◆ **About this task**:
In the data below, find every line that has the string "here", and copy it.

◆ **Data entries**:
This is an optimization exercise on Yosys and OpenROAD, whose aim is small area and a short achievable clock period, not a production implementation.
Only simulation tests tie the RTL to the original design; equivalence was not proved.
No run shown here takes its clock network from TritonCTS; it comes from the design's own scripts or RTL.
The clock port is modelled as an ideal driver, which makes a skipped or thinned clock tree look cheaper than it is; a real chip needs a root buffer or a tree.
No activity file was given, so power comes from the tool's default toggle rates.

--- flow/config.mk ---
export PLATFORM = sky130hd
export DESIGN_NAME = FIFO_DPRAM
export DESIGN_NICKNAME = FIFO_DPRAM
export VERILOG_FILES = /design/flow/design.v
export SDC_FILE = /design/flow/constraint.sdc
export NUM_CORES = 4
export LEC_CHECK = 0
export CAP_MARGIN = 20
export CORE_MARGIN = 2
export CORE_UTILIZATION = 55
export SLEW_MARGIN = 20
export SYNTH_HIERARCHICAL = 1
export SYNTH_MINIMUM_KEEP_SIZE = 0
--- flow/constraint.sdc ---
create_clock -name core_clock -period 8.0 [get_ports {clk}]
set_input_delay 1.6000 -clock core_clock [delete_from_list [all_inputs] [get_ports {clk}]]
set_output_delay 1.6000 -clock core_clock [all_outputs]
set_load 0.01 [all_outputs]
This design comes from an exercise in tuning for small area, a short achievable clock period and few clock cycles on the open sky130 flow, not from production work. In this exercise RTL edits were held to simulation tests only and were not proved equivalent to the original.

===== flow/run.sh =====
#!/bin/bash
# synth_recipe.tcl (not shown) runs the flow's synth.tcl, then flattens the netlist and writes it again
# the make line also repeats each setting of config.mk as NAME=value (left out here)
make -C /OpenROAD-flow-scripts/flow DESIGN_CONFIG=/design/flow/config.mk WORK_HOME=/design/flow/orfs CLKGATE_MAP_FILE= SYNTH_SCRIPT=/design/flow/synth_recipe.tcl finish

===== flow/config.mk =====
export PLATFORM = sky130hd
export DESIGN_NAME = ALU
export DESIGN_NICKNAME = ALU
export VERILOG_FILES = /design/flow/design.v
export SDC_FILE = /design/flow/constraint.sdc
export NUM_CORES = 4
export LEC_CHECK = 0
export CAP_MARGIN = 20
export CORE_MARGIN = 2
export CORE_UTILIZATION = 25
export SLEW_MARGIN = 20

===== flow/constraint.sdc =====
create_clock -name core_clock -period 14.0 [get_ports {clock}]
set_input_delay 2.8000 -clock core_clock [delete_from_list [all_inputs] [get_ports {clock}]]
set_output_delay 2.8000 -clock core_clock [all_outputs]
set_load 0.01 [all_outputs]

===== flow/design.v =====
module partial_product(
  input  [2:0]  io_y,
  input  [63:0] io_x,
  output        io_c,
  output [63:0] io_p
);
  wire [64:0] _io_p_T = {io_x, 1'h0};  
  wire [64:0] _io_p_T_2 = ~_io_p_T;  
  wire [63:0] _io_p_T_3 = ~io_x;  
  wire [63:0] _io_p_T_6 = 3'h1 == io_y ? io_x : 64'h0;  
  wire [63:0] _io_p_T_8 = 3'h2 == io_y ? io_x : _io_p_T_6;  
  wire [64:0] _io_p_T_10 = 3'h3 == io_y ? _io_p_T : {{1'd0}, _io_p_T_8};  
  wire [64:0] _io_p_T_12 = 3'h4 == io_y ? _io_p_T_2 : _io_p_T_10;  
  wire [64:0] _io_p_T_14 = 3'h5 == io_y ? {{1'd0}, _io_p_T_3} : _io_p_T_12;  
  wire [64:0] _io_p_T_16 = 3'h6 == io_y ? {{1'd0}, _io_p_T_3} : _io_p_T_14;  
  wire [64:0] _io_p_T_18 = 3'h7 == io_y ? 65'h0 : _io_p_T_16;  
  assign io_c = 3'h6 == io_y | (3'h5 == io_y | 3'h4 == io_y);  
  assign io_p = _io_p_T_18[63:0];  
endmodule
module Mul(
  input         clock,
  input         reset,
  input         io_mul_valid,
  input         io_mulw,
  input  [63:0] io_multiplicand,
  input  [63:0] io_multiplier,
  output        io_out_valid,
  input         io_out_ready,
  output [31:0] io_result_hi,
  output [31:0] io_result_lo
);
  wire [2:0] booth_partial_io_y;  
  wire [63:0] booth_partial_io_x;  
  wire  booth_partial_io_c;  
  wire [63:0] booth_partial_io_p;  
  wire  sign = io_multiplicand[63] ^ io_multiplier[63];  
  reg [63:0] res;  
  reg [1:0] state;  
  reg [127:0] src1;  
  reg [64:0] src2;  
  wire [31:0] _src1_32_T_2 = io_multiplicand[31] ? 32'hffffffff : 32'h0;  
  wire [63:0] _src1_32_T_4 = {_src1_32_T_2,io_multiplicand[31:0]};  
  wire [63:0] src1_32 = io_mulw ? _src1_32_T_4 : io_multiplicand;  
  wire [31:0] _src2_32_T_2 = io_multiplier[31] ? 32'hffffffff : 32'h0;  
  wire [63:0] _src2_32_T_4 = {_src2_32_T_2,io_multiplier[31:0]};  
  wire [63:0] src2_32 = io_mulw ? _src2_32_T_4 : io_multiplier;  
  wire [63:0] _real_cand_T_5 = src1_32[63] ? 64'hffffffffffffffff : 64'h0;  
  wire [127:0] real_cand = {_real_cand_T_5,src1_32};  
  wire [64:0] _real_er_T = {src2_32,1'h0};  
  wire [127:0] _GEN_1 = io_mul_valid ? real_cand : src1;  
  wire [64:0] real_er = _real_er_T;  
  wire  _T_4 = src2 != 65'h0;  
  wire [63:0] _res_T_1 = res + booth_partial_io_p;  
  wire [63:0] _GEN_21 = {{63'd0}, booth_partial_io_c};  
  wire [63:0] _res_T_3 = _res_T_1 + _GEN_21;  
  wire [129:0] _src1_T = {src1, 2'h0};  
  wire [1:0] _GEN_4 = io_out_ready ? 2'h0 : state;  
  wire [129:0] _GEN_7 = src2 != 65'h0 ? _src1_T : {{2'd0}, src1};  
  wire [129:0] _GEN_16 = 2'h1 == state ? _GEN_7 : {{2'd0}, src1};  
  wire [129:0] _GEN_18 = 2'h0 == state ? {{2'd0}, _GEN_1} : _GEN_16;  
  wire [31:0] _io_result_hi_T_1 = res[63:32];  
  wire  _GEN_22 = _T_4 ? 1'h0 : 1'h1;  
  wire [31:0] _GEN_23 = _T_4 ? 32'h0 : _io_result_hi_T_1;  
  wire [31:0] _GEN_24 = _T_4 ? 32'h0 : res[31:0];  
  wire  _GEN_26 = state == 2'h1 & _GEN_22;  
  wire [31:0] _GEN_27 = state == 2'h1 ? _GEN_23 : 32'h0;  
  wire [31:0] _GEN_28 = state == 2'h1 ? _GEN_24 : 32'h0;  
  wire [129:0] _GEN_25 = reset ? 130'h0 : _GEN_18;  
  partial_product booth_partial (  
    .io_y(booth_partial_io_y),
    .io_x(booth_partial_io_x),
    .io_c(booth_partial_io_c),
    .io_p(booth_partial_io_p)
  );
  assign io_out_valid = state == 2'h0 ? 1'h0 : _GEN_26;  
  assign io_result_hi = state == 2'h0 ? 32'h0 : _GEN_27;  
  assign io_result_lo = state == 2'h0 ? 32'h0 : _GEN_28;  
  assign booth_partial_io_y = src2[2:0];  
  assign booth_partial_io_x = src1[63:0];  
  always @(posedge clock) begin
    if (reset) begin  
      res <= 64'h0;  
    end else if (2'h0 == state) begin  
      if (io_mul_valid) begin  
        res <= 64'h0;  
      end
    end else if (2'h1 == state) begin  
      if (src2 != 65'h0) begin  
        res <= _res_T_3;  
      end
    end
    if (reset) begin  
      state <= 2'h0;  
    end else if (2'h0 == state) begin  
      if (io_mul_valid) begin  
        state <= 2'h1;  
      end
    end else if (2'h1 == state) begin  
      if (!(src2 != 65'h0)) begin  
        state <= _GEN_4;
      end
    end
    src1 <= _GEN_25[127:0];  
    if (reset) begin  
      src2 <= 65'h0;  
    end else if (2'h0 == state) begin  
      if (io_mul_valid) begin  
        src2 <= real_er;  
      end
    end else if (2'h1 == state) begin  
      if (src2 != 65'h0) begin  
        src2 <= {{2'd0}, src2[64:2]};  
      end
    end
  end
endmodule
module Div(
  input         clock,
  input         reset,
  input  [63:0] io_dividend,
  input  [63:0] io_divisor,
  input         io_div_valid,
  input         io_divw,
  input         io_div_signed,
  output        io_out_valid,
  output [63:0] io_quotient,
  output [63:0] io_remainder
);
  wire  dend_neg = io_divw ? io_dividend[31] : io_dividend[63];  
  wire  sor_neg = io_divw ? io_divisor[31] : io_divisor[63];  
  wire  sor_zero = io_divw ? io_divisor[31:0] == 32'h0 : io_divisor == 64'h0;  
  wire  quotient_neg = (dend_neg & ~sor_neg | ~dend_neg & sor_neg) & ~sor_zero;  
  wire [31:0] _src1_32_s_T_2 = io_dividend[31] ? 32'hffffffff : 32'h0;  
  wire [63:0] _src1_32_s_T_4 = {_src1_32_s_T_2,io_dividend[31:0]};  
  wire [63:0] src1_32_s = io_divw ? _src1_32_s_T_4 : io_dividend;  
  wire [31:0] _src2_32_s_T_2 = io_divisor[31] ? 32'hffffffff : 32'h0;  
  wire [63:0] _src2_32_s_T_4 = {_src2_32_s_T_2,io_divisor[31:0]};  
  wire [63:0] src2_32_s = io_divw ? _src2_32_s_T_4 : io_divisor;  
  wire [63:0] src1_32 = io_divw ? {{32'd0}, io_dividend[31:0]} : io_dividend;  
  wire [63:0] src2_32 = io_divw ? {{32'd0}, io_divisor[31:0]} : io_divisor;  
  wire [63:0] _real_cand_T_2 = ~src1_32_s;  
  wire [63:0] _real_cand_T_4 = _real_cand_T_2 + 64'h1;  
  wire [63:0] _real_cand_T_5 = dend_neg ? _real_cand_T_4 : src1_32_s;  
  wire [63:0] real_cand = io_div_signed ? _real_cand_T_5 : src1_32;  
  wire [63:0] _real_er_T_2 = ~src2_32_s;  
  wire [63:0] _real_er_T_4 = _real_er_T_2 + 64'h1;  
  wire [63:0] _real_er_T_5 = sor_neg ? _real_er_T_4 : src2_32_s;  
  wire [63:0] real_er = io_div_signed ? _real_er_T_5 : src2_32;  
  wire [95:0] _src1_T_1 = {32'h0,real_cand};  
  wire [64:0] src2 = {1'h0,real_er};  
  reg [127:0] div_cand;  
  reg  div_start;  
  reg [63:0] quotient;  
  reg [31:0] step_num;  
  wire  _GEN_0 = div_start & $signed(step_num) <= 32'sh0 ? 1'h0 : div_start;  
  wire  _GEN_1 = io_div_valid & ~div_start | _GEN_0;  
  wire [127:0] src1 = {{32'd0}, _src1_T_1};  
  wire [127:0] _GEN_2 = io_div_valid & ~div_start ? src1 : div_cand;  
  wire [63:0] _GEN_3 = io_div_valid & ~div_start ? 64'h0 : quotient;  
  wire [31:0] _GEN_4 = io_div_valid & ~div_start ? 32'h40 : step_num;  
  wire [64:0] sub_res = div_cand[127:63] - src2;  
  wire [64:0] _quotient_T_2 = {quotient, 1'h0};  
  wire [64:0] _quotient_T_4 = _quotient_T_2 | 65'h1;  
  wire [64:0] _quotient_T_5 = sub_res[64] ? _quotient_T_2 : _quotient_T_4;  
  wire [127:0] update_cand = {sub_res, 63'h0};  
  wire [127:0] _new_cand_T_2 = div_cand & 128'h7fffffffffffffff;  
  wire [127:0] _new_cand_T_3 = _new_cand_T_2 | update_cand;  
  wire [127:0] new_cand = sub_res[64] ? div_cand : _new_cand_T_3;  
  wire [128:0] _div_cand_T = {new_cand, 1'h0};  
  wire [31:0] _step_num_T_1 = step_num - 32'h1;  
  wire [63:0] _io_remainder_T_3 = ~div_cand[127:64];  
  wire [63:0] _io_remainder_T_5 = _io_remainder_T_3 + 64'h1;  
  wire [63:0] _io_remainder_T_7 = dend_neg ? _io_remainder_T_5 : div_cand[127:64];  
  wire [63:0] _io_remainder_T_9 = io_div_signed ? _io_remainder_T_7 : div_cand[127:64];  
  wire [63:0] _io_quotient_T_2 = ~quotient;  
  wire [63:0] _io_quotient_T_4 = _io_quotient_T_2 + 64'h1;  
  wire [63:0] _io_quotient_T_5 = quotient_neg ? _io_quotient_T_4 : quotient;  
  wire [63:0] _io_quotient_T_6 = io_div_signed ? _io_quotient_T_5 : quotient;  
  wire [64:0] _GEN_9 = $signed(step_num) > 32'sh0 ? _quotient_T_5 : {{1'd0}, _GEN_3};  
  wire [128:0] _GEN_10 = $signed(step_num) > 32'sh0 ? _div_cand_T : {{1'd0}, _GEN_2};  
  wire [63:0] _GEN_12 = $signed(step_num) > 32'sh0 ? 64'h0 : _io_remainder_T_9;  
  wire  _GEN_13 = $signed(step_num) > 32'sh0 ? 1'h0 : 1'h1;  
  wire [63:0] _GEN_14 = $signed(step_num) > 32'sh0 ? 64'h0 : _io_quotient_T_6;  
  wire [64:0] _GEN_15 = div_start ? _GEN_9 : {{1'd0}, _GEN_3};  
  wire [128:0] _GEN_16 = div_start ? _GEN_10 : {{1'd0}, _GEN_2};  
  wire [128:0] _GEN_21 = reset ? 129'h0 : _GEN_16;  
  wire [64:0] _GEN_22 = reset ? 65'h0 : _GEN_15;  
  assign io_out_valid = div_start & _GEN_13;  
  assign io_quotient = div_start ? _GEN_14 : 64'h0;  
  assign io_remainder = div_start ? _GEN_12 : 64'h0;  
  always @(posedge clock) begin
    div_cand <= _GEN_21[127:0];  
    if (reset) begin  
      div_start <= 1'h0;  
    end else begin
      div_start <= _GEN_1;
    end
    quotient <= _GEN_22[63:0];  
    if (reset) begin  
      step_num <= 32'h0;  
    end else if (div_start) begin  
      if ($signed(step_num) > 32'sh0) begin  
        step_num <= _step_num_T_1;  
      end else begin
        step_num <= _GEN_4;
      end
    end else begin
      step_num <= _GEN_4;
    end
  end
endmodule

◆ **Reply**:
No run shown here takes its clock network from TritonCTS; it comes from the design's own scripts or RTL.
# the make line also repeats each setting of config.mk as NAME=value (left out here)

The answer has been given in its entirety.